Più che del social in generale mi piacerebbe esporre gli errori più comuni che vengono commessi dagli utenti.

Nel 2018 Instagram ha contato numeri da favola, posizionandosi al sesto posto nella classifica dei social più utilizzati nel web. Però, aumentando gli utenti del favoritissimo social, sono aumentati anche gli errori più comuni commessi.
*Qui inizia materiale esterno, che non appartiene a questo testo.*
**config.mk**
```make
export PLATFORM = sky130hd
export DESIGN_NAME = mult_div_unit
export DESIGN_NICKNAME = d
export VERILOG_FILES = /design/src/rtl/mdu_pkg.sv /design/src/rtl/mdu_sign_fix.sv /design/src/rtl/mult_div_unit.sv
export SDC_FILE = /design/constraint.sdc
export NUM_CORES = 1
export LEC_CHECK = 0
export ABC_AREA = 1
export ABC_CLOCK_PERIOD_IN_PS = 2700
export CELL_PAD_IN_SITES_DETAIL_PLACEMENT = 1
export CELL_PAD_IN_SITES_GLOBAL_PLACEMENT = 1
export CORE_UTILIZATION = 39
export DETAILED_ROUTE_END_ITERATION = 10
export PLACE_DENSITY = 0.78
export SETUP_SLACK_MARGIN = 0.3
export SLEW_MARGIN = 10
export SYNTH_ARGS = -nofsm -noshare
export SYNTH_HDL_FRONTEND = slang
export SYNTH_SLANG_ARGS = --single-unit
```
**constraint.sdc**
```tcl
create_clock -name clk -period 2.7 [get_ports clk]
set_clock_uncertainty 0.1 [all_clocks]
set_input_delay 0.54 -clock clk [delete_from_list [all_inputs] [get_ports clk]]
set_output_delay 0.54 -clock clk [all_outputs]
set_load 0.01 [all_outputs]
```
**src/rtl/mdu_pkg.sv**
```systemverilog
// mdu_pkg -- shared definitions for the multiply/divide unit.
//   DATA_W       operand width (32)
//   ALU_*        ALU-control codes, shared with the ALU control block
//   mdu_state_t  sequencer states
//   magnitude()  absolute value of a two's-complement operand
package mdu_pkg;

  localparam int DATA_W = 32;
  localparam int CNT_W  = 6;

  localparam logic [3:0] ALU_MULT = 4'b1111;
  localparam logic [3:0] ALU_DIV  = 4'b1110;
  localparam logic [3:0] ALU_MFHI = 4'b0011;
  localparam logic [3:0] ALU_MFLO = 4'b0100;

  typedef enum logic [1:0] {
    IDLE = 2'd0,
    CALC = 2'd1,
    FIX  = 2'd2,
    DONE = 2'd3
  } mdu_state_t;

  // 0x8000_0000 maps onto itself, which read as unsigned is the correct
  // magnitude 2^31.
  function automatic logic [DATA_W-1:0] magnitude(input logic [DATA_W-1:0] value);
    return value[DATA_W-1] ? (~value + DATA_W'(1)) : value;
  endfunction

endpackage

```
**src/rtl/mdu_sign_fix.sv**
```systemverilog
// mdu_sign_fix -- combinational conditional two's-complement negate.
//   value   in  WIDTH  unsigned magnitude result
//   negate  in  1      1: return -value, 0: return value unchanged
//   result  out WIDTH  signed result
module mdu_sign_fix #(
  parameter int WIDTH = 64
) (
  input  logic [WIDTH-1:0] value,
  input  logic             negate,
  output logic [WIDTH-1:0] result
);

  assign result = negate ? (~value + WIDTH'(1)) : value;

endmodule

```
**src/rtl/mult_div_unit.sv**
```systemverilog
// mult_div_unit -- iterative signed 32-bit multiply / divide with HI/LO.
// Works on operand magnitudes for 32 radix-2 steps, then fixes the signs.
//   clk, rst_n   clock, asynchronous active-low reset
//   alu_ctrl     1111 mult, 1110 div, 0011 MFHI, 0100 MFLO (others ignored)
//   start        alu_ctrl / operands valid this cycle
//   rs_data      multiplicand or dividend (signed)
//   rt_data      multiplier or divisor (signed)
//   busy         stall request while an operation is in flight
//   done         one-cycle pulse when HI/LO hold a new result
//   hilo_data    HI or LO read data (0 when hilo_valid is low)
//   hilo_valid   hilo_data is valid this cycle
module mult_div_unit #(
  parameter int DATA_W = mdu_pkg::DATA_W
) (
  input  logic              clk,
  input  logic              rst_n,
  input  logic [3:0]        alu_ctrl,
  input  logic              start,
  input  logic [DATA_W-1:0] rs_data,
  input  logic [DATA_W-1:0] rt_data,
  output logic              busy,
  output logic              done,
  output logic [DATA_W-1:0] hilo_data,
  output logic              hilo_valid
);

  import mdu_pkg::*;

  mdu_state_t          state;
  logic [CNT_W-1:0]    cnt;
  logic [2*DATA_W-1:0] work;       // mult: {acc, multiplier}; div: {rem, quotient}
  logic [DATA_W-1:0]   operand_b;  // multiplicand or divisor magnitude
  logic                is_div;
  logic                sign_a;
  logic                sign_b;
  logic                div_zero;
  logic [DATA_W-1:0]   hi;
  logic [DATA_W-1:0]   lo;

  logic idle_or_done;
  logic accept;

  assign idle_or_done = (state == IDLE) || (state == DONE);
  assign accept       = start && idle_or_done &&
                        ((alu_ctrl == ALU_MULT) || (alu_ctrl == ALU_DIV));

  assign busy = (state == CALC) || (state == FIX);
  assign done = (state == DONE);

  // One shift-add multiply step: add the multiplicand into the upper half
  // when the current multiplier bit is set, then shift the pair right.
  logic [DATA_W:0]     mul_sum;
  logic [2*DATA_W-1:0] mul_next;

  assign mul_sum  = {1'b0, work[2*DATA_W-1:DATA_W]} +
                    (work[0] ? {1'b0, operand_b} : '0);
  assign mul_next = {mul_sum, work[DATA_W-1:1]};

  // One restoring divide step: shift the next dividend bit into the partial
  // remainder and subtract the divisor if it fits. The partial remainder is
  // always below twice the divisor, so 33 bits hold it and its trial result.
  logic [DATA_W:0]     rem_shift;
  logic [DATA_W:0]     div_diff;
  logic [2*DATA_W-1:0] div_next;

  assign rem_shift = work[2*DATA_W-1:DATA_W-1];
  assign div_diff  = rem_shift - {1'b0, operand_b};
  assign div_next  = div_diff[DATA_W]
                   ? {rem_shift[DATA_W-1:0], work[DATA_W-2:0], 1'b0}
                   : {div_diff[DATA_W-1:0],  work[DATA_W-2:0], 1'b1};

  // Sign correction. The shared negator handles the 64-bit product, or the
  // quotient zero-extended; the remainder follows the dividend's sign.
  // A zero divisor leaves the dividend magnitude in the remainder, so the
  // remainder path already returns rs unchanged; only LO needs forcing.
  logic [2*DATA_W-1:0] fix_in;
  logic [2*DATA_W-1:0] fix_out;
  logic [DATA_W-1:0]   rem_signed;
  logic [DATA_W-1:0]   hi_result;
  logic [DATA_W-1:0]   lo_result;

  assign fix_in = is_div ? {{DATA_W{1'b0}}, work[DATA_W-1:0]} : work;

  mdu_sign_fix #(
    .WIDTH (2*DATA_W)
  ) u_sign_fix (
    .value  (fix_in),
    .negate (sign_a ^ sign_b),
    .result (fix_out)
  );

  assign rem_signed = sign_a ? (~work[2*DATA_W-1:DATA_W] + DATA_W'(1))
                             : work[2*DATA_W-1:DATA_W];
  assign hi_result  = is_div ? rem_signed : fix_out[2*DATA_W-1:DATA_W];
  assign lo_result  = (is_div && div_zero) ? '1 : fix_out[DATA_W-1:0];

  // HI/LO read port. Reads are refused while an operation is in flight so
  // the pipeline holds the instruction until the result is written.
  // NOTE: every output of this block gets a default first, so no path leaves
  // a value unassigned and no latch is inferred.
  always_comb begin
    hilo_valid = 1'b0;
    hilo_data  = '0;
    if (rst_n && start && idle_or_done) begin
      if (alu_ctrl == ALU_MFHI) begin
        hilo_valid = 1'b1;
        hilo_data  = hi;
      end else if (alu_ctrl == ALU_MFLO) begin
        hilo_valid = 1'b1;
        hilo_data  = lo;
      end
    end
  end

  // Sequencer and datapath state.
  // NOTE: sequential state uses non-blocking assignments so every register
  // samples values from before the edge, independent of statement order.
  always_ff @(posedge clk or negedge rst_n) begin
    if (!rst_n) begin
      state     <= IDLE;
      cnt       <= '0;
      work      <= '0;
      operand_b <= '0;
      is_div    <= 1'b0;
      sign_a    <= 1'b0;
      sign_b    <= 1'b0;
      div_zero  <= 1'b0;
      hi        <= '0;
      lo        <= '0;
    end else begin
      case (state)
        IDLE, DONE: begin
          if (accept) begin
            is_div   <= (alu_ctrl == ALU_DIV);
            sign_a   <= rs_data[DATA_W-1];
            sign_b   <= rt_data[DATA_W-1];
            div_zero <= (alu_ctrl == ALU_DIV) && (rt_data == '0);
            cnt      <= '0;
            if (alu_ctrl == ALU_DIV) begin
              work      <= {{DATA_W{1'b0}}, magnitude(rs_data)};
              operand_b <= magnitude(rt_data);
            end else begin
              work      <= {{DATA_W{1'b0}}, magnitude(rt_data)};
              operand_b <= magnitude(rs_data);
            end
            state <= CALC;
          end else begin
            state <= IDLE;
          end
        end
        CALC: begin
          work <= is_div ? div_next : mul_next;
          cnt  <= cnt + CNT_W'(1);
          if (cnt == CNT_W'(DATA_W-1)) begin
            state <= FIX;
          end
        end
        FIX: begin
          hi    <= hi_result;
          lo    <= lo_result;
          state <= DONE;
        end
        default: state <= IDLE;
      endcase
    end
  end

endmodule

```
==> Flow_metrics.wiki <==
{| class="wikitable"
! Metric !! Value
|-
| Most instantiated library cell after synthesis || sky130_fd_sc_hd__nand2_1
|-
| Classification of the worst-slack hold path || in -> async
|-
| Cell occurring most often along the worst timing path || sky130_fd_sc_hd__nand2_8
|-
| Port bufs || 105
|-
| Synthesized-area fraction occupied by adder cells || 5.16%
|-
| Share of the synthesized netlist area taken by xor and xnor gates || 3.41%
|-
| Violations in the final reports || setup timing
|-
| Number of pins exceeding their max-slew limit in the final report || 0
|-
| Width of the die || 218 µm
|-
| Kind of critical path || reg -> reg
|-
| Placer congestion estimate || 0.978
|-
| Syn Area/Cell || 5.88 µm²
|-
| Number of buffers created by CTS || 17
|-
| Starting Density || roughly two fifths
|-
| Worst Path Required || 2.96 ns
|-
| Nets in the synthesized netlist || 3243
|-
| Power Density || 1390 mW/mm²
|-
| Total global-route track usage || 38.3%
|-
| Number of cells produced by synthesis || 3098
|-
| Compound-Gate Fraction of Synth Area || 15.6%
|-
| Worst slack, placed || -0.779 ns
|-
| Maximum resistive drop on vdd || between 0.6 and 0.7 mV
|-
| CP top delay family || simple AND/OR/NAND/NOR gates
|-
| Height of the die || 218 µm
|-
| Ports || 106
|-
| Count of synthesis-stage warnings from yosys || 0
|-
| Path length in cells of the critical path || 18
|-
| Top post-synthesis cells by count || sky130_fd_sc_hd__nand2_1 (938), sky130_fd_sc_hd__inv_1 (423), sky130_fd_sc_hd__nor2_1 (348)
|-
| Share of layout cells above drive strength 1 || 26.5%
|-
| Number of nets with antenna violations after routing || 0
|-
| Critical path peak fanout || 7
|-
| Synth unique cells || 55
|-
| Largest family of logic cells by synthesized area || simple AND/OR/NAND/NOR gates
|-
| Total Nets Final || 3684
|-
| Run status || finished with violations
|-
| Setup TNS || -0.250 ns
|-
| Setup repair after global routing missed its margin || yes
|-
| Antenna violations before repair || 1
|-
| Sequential area share after synthesis || 23.6%
|-
| Number of placement rows || 78
|-
| Reg clk slew, reported paths || approximately 0.08 ns
|-
| Remaining Overflow, GRT || 0
|-
| Initial detailed-routing violation count || 2101
|-
| Achievable frequency || 0.359 GHz
|-
| Multiplexer fraction of the synthesized cell area || 0%
|-
| CP bufs+invs || 3
|-
| Area of the die || 0.0476 mm²
|-
| Number of sinks on the clock net || 172
|-
| Prevailing post-synth register cell || sky130_fd_sc_hd__dfrtp_1
|-
| Area added between synthesis and finish || 41.2%
|-
| Minimum setup slack among reg-to-reg paths || -0.08 ns
|-
| Final wirelength || a little under 100 mm
|-
| Number of cell instances on the worst register-to-register path || 18
|-
| Core utilization of the finished layout || a little under three fifths
|-
| Worst-margin pin slew || 1.12 ns
|-
| Routed wire length per instance || 23.5 µm
|-
| TritonCTS clock tree || yes
|-
| Largest area contributor in the synthesized netlist || sky130_fd_sc_hd__dfrtp_1
|-
| Pin count of the biggest net entering global routing || approximately 150
|-
| Crit path launch type || flip-flop
|-
| Via count of the first global-routing pass || approximately 24k
|-
| CTS hold repair buffers || 0
|-
| Worst slack on hold paths || 0.0781 ns
|-
| Number of max-cap violations || 0
|-
| Total standard cell area after synthesis || approximately 0.018 mm²
|-
| Synth Register Bits || 172
|-
| Fraction of registers with async set/reset || 100%
|-
| Peak per-stage delay on the critical path || 0.42 ns
|-
| Antenna diode instance count || 0
|-
| Via-to-Cell Ratio || 5.75
|-
| Global-route wire length before repair || 139 mm
|-
| Top area cells in the synthesized netlist || sky130_fd_sc_hd__dfrtp_1 (24%), sky130_fd_sc_hd__nand2_1 (19%), sky130_fd_sc_hd__inv_1 (8.7%)
|-
| Cell type of the slowest stage on the worst timing path || sky130_fd_sc_hd__dfrtp_1
|-
| Core outline area || 0.0458 mm²
|-
| DR vias || 23.9k
|-
| Static leakage || 13.0 nW
|-
| Final HPWL from detailed placement || between 70 and 80 mm
|-
| Final clock period utilization by the worst path || 103%
|-
| Final critical path time including I/O delays and setup || 2.78 ns
|-
| DRC violations left || 0
|-
| First-pass DRT Iterations || 6
|-
| Cell at the root of the clock tree || sky130_fd_sc_hd__clkbuf_16
|-
| Final WS setup || -0.0823 ns
|-
| Synth top area share || a little under a quarter
|-
| Skew-Pair Late Insertion Delay || between 0.4 and 0.5 ns
|-
| Arrival time at the worst endpoint || approximately 3.0 ns
|-
| Worst rel slew slack || 25.1%
|-
| Power consumption || 35.8 mW
|-
| Bufs on Longest Clock Path || 2
|-
| Final count of hold timing violations || 0
|-
| Share of synthesized cell area in and, or, nand and nor gates || 40.7%
|-
| Number of enable-type register cells in the synthesized netlist || 0
|-
| H-tree Lvls || 4
|-
| Finish-stage setup viols || 8
|-
| Cell chain of the critical path || ha_4 > fa_2 > inv_2 > nand2_2 > nand2_2 > nand3_4 > nand2_4 > nand2_4 > nand2_4 > nand2_8 > nand2_8 > buf_6 > nand2_8 > buf_12 > nand2_8 > nor2_1 > o21ai_1 > nand2_1
|-
| Setup crit end kind || flip-flop
|}
cell families (layout without fill, tap and decap cells):
logic type      count (synthesis)  after routing
compound gates                492            492
simple gates                 1749           1755
flops                         172            172
buf+inv                       540            988
fa+ha+maj                      74             74
xor+xnor                       71             71
### config.mk
export PLATFORM = sky130hd
export DESIGN_NAME = fib_seq_gen
export DESIGN_NICKNAME = d
export VERILOG_FILES = /design/src/rtl/fib_seq_gen.sv
export SDC_FILE = /design/constraint.sdc
export NUM_CORES = 1
export LEC_CHECK = 0
export BUFFER_PORTS_ARGS = -buffer_cell sky130_fd_sc_hd__buf_2
export CORE_MARGIN = 2
export CORE_UTILIZATION = 30
export CTS_CLUSTER_DIAMETER = 120
export DETAILED_ROUTE_END_ITERATION = 16
export PLACE_DENSITY = 0.53
export SYNTH_ARGS = -nofsm -noshare
export SYNTH_HDL_FRONTEND = slang
export SYNTH_SLANG_ARGS = --single-unit
### constraint.sdc
create_clock -name clk -period 3.7 [get_ports clk]
set_clock_uncertainty 0.1 [all_clocks]
set_input_delay 0.185 -clock clk [delete_from_list [all_inputs] [get_ports clk]]
set_output_delay 0.185 -clock clk [all_outputs]
set_load 0.02 [all_outputs]
### src/rtl/fib_seq_gen.sv
// Fibonacci-style sequence generator: cur is the value expected now, nxt the one after.
module fib_seq_gen #(
  parameter int               WIDTH = 32,
  parameter logic [WIDTH-1:0] SEQ0  = 1,
  parameter logic [WIDTH-1:0] SEQ1  = 2
) (
  input  logic             clk,
  input  logic             reset,
  input  logic             advance,
  output logic [WIDTH-1:0] cur,
  output logic [WIDTH-1:0] nxt
);

  logic [WIDTH-1:0] r_a;
  logic [WIDTH-1:0] r_b;

  // Shift the pair forward on advance; the sum wraps modulo 2^WIDTH by design.
  always_ff @(posedge clk) begin
    if (reset) begin
      r_a <= SEQ0;
      r_b <= SEQ1;
    end else if (advance) begin
      // NOTE: non-blocking assignments make r_b see the old r_a, so both update from pre-edge values.
      r_a <= r_b;
      r_b <= r_a + r_b;
    end
  end

  assign cur = r_a;
  assign nxt = r_b;

endmodule : fib_seq_gen

==> results of run 1 <==
power by group:
part           internal [mW]  switching, mW  total (mW)
Combinational         0.0453         0.0812       0.126
Clock                  0.607          0.293       0.899
Sequential             0.701         0.0125       0.714
path summary, 6_finish.rpt:
| check | start | to | slack, ps |
|---|---|---|---|
| setup reg to reg | nxt[24] | nxt[31] | 840 |
| hold reg to reg | nxt[19] | nxt[19] | 420 |
| setup / recovery | nxt[24] | nxt[31] | 840 |
| hold / removal | reset | cur[31] | 220 |
layer usage:
| layer | vias up | track usage [%] | part of all wire (%) |
|---|---|---|---|
| met5 | - | 0 | 0 |
| met4 | 0 | 5.506 | 1.4 |
| met3 | 13 | 4.693 | 6.3 |
| met2 | 88 | 23.56 | 46 |
| met1 | 1663 | 19.05 | 46 |
| li1 | 1803 | - | - |
through the flow:
step | hold WS [ps] | utilization [%] | power [mW] | area [um2] | setup slack (ps)
global placement | 382.2 | 34.03 | 0.8522 | 4453 | 939.2
CTS | 208.2 | 36.44 | 1.768 | 4768 | 854.3
finish | 215.7 | 36.44 | 1.739 | 4768 | 842.7
floorplan | 217.5 | - | 0.8192 | 3984 | 1096
detailed placement | 407.4 | 34.03 | 0.8557 | 4453 | 870.9
global route | 232.2 | 36.44 | 1.807 | 4768 | 686.1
Sono principalmente 5 gli errori che gli utenti compiono più spesso:

  1. L’utilizzo degli hashtag: l’errore più comune è quello di aggiungere il cancelletto a parole che non hanno senso, come per esempio articoli e preposizioni. Il consiglio migliore è quello di utilizzare hashtag che siano generici, e il numero ideale si aggira intorno ai 9/10 hashtag per post;
  2. Comprare i follower: utilizzare come scorciatoia l’utilizzo di app o siti che consentano di comprare i follower non è una delle migliori idee: si rischia di ritrovarsi ad avere un target di utenti che non rispettano l’audience della pagina. Inoltre avere grandi numeri in fatto di seguaci, e poi ritrovarsi con pochi like ai post fa risultare che quei numeri non rispecchino effettivamente la realtà;
  3. Non curare l’editing delle immagini: l’editing e l’utilizzo di filtri possono aumentare il coinvolgimento dei follower di circa il 45%. Alcuni consigli che possono risultare utili sono quello di utilizzare la luce naturale indiretta per le foto, fare attenzione a ombre e riflessi che potrebbero comparire nell’immagine e scegliere gli effetti giusti senza esagerare con i filtri;
  4. Utilizzo corretto delle stories: una delle tendenze più comuni è quella di creare sondaggi che coinvolgano l’audience della pagina. Inoltre un consiglio utile è quello di utilizzare il luogo in modo da mantenere una trasparenza con il pubblico. Altra strategia che va per la maggiore è quella di utilizzare sfondi colorati nelle Instagram stories.
  5. Non programmare i post: molte aziende pubblicano contenuti senza un filo logico e con discontinuità. La cosa migliore da fare è prepararsi un piano editoriale, lavorando in anticipo sulle strategie e creando un’identità all’azienda.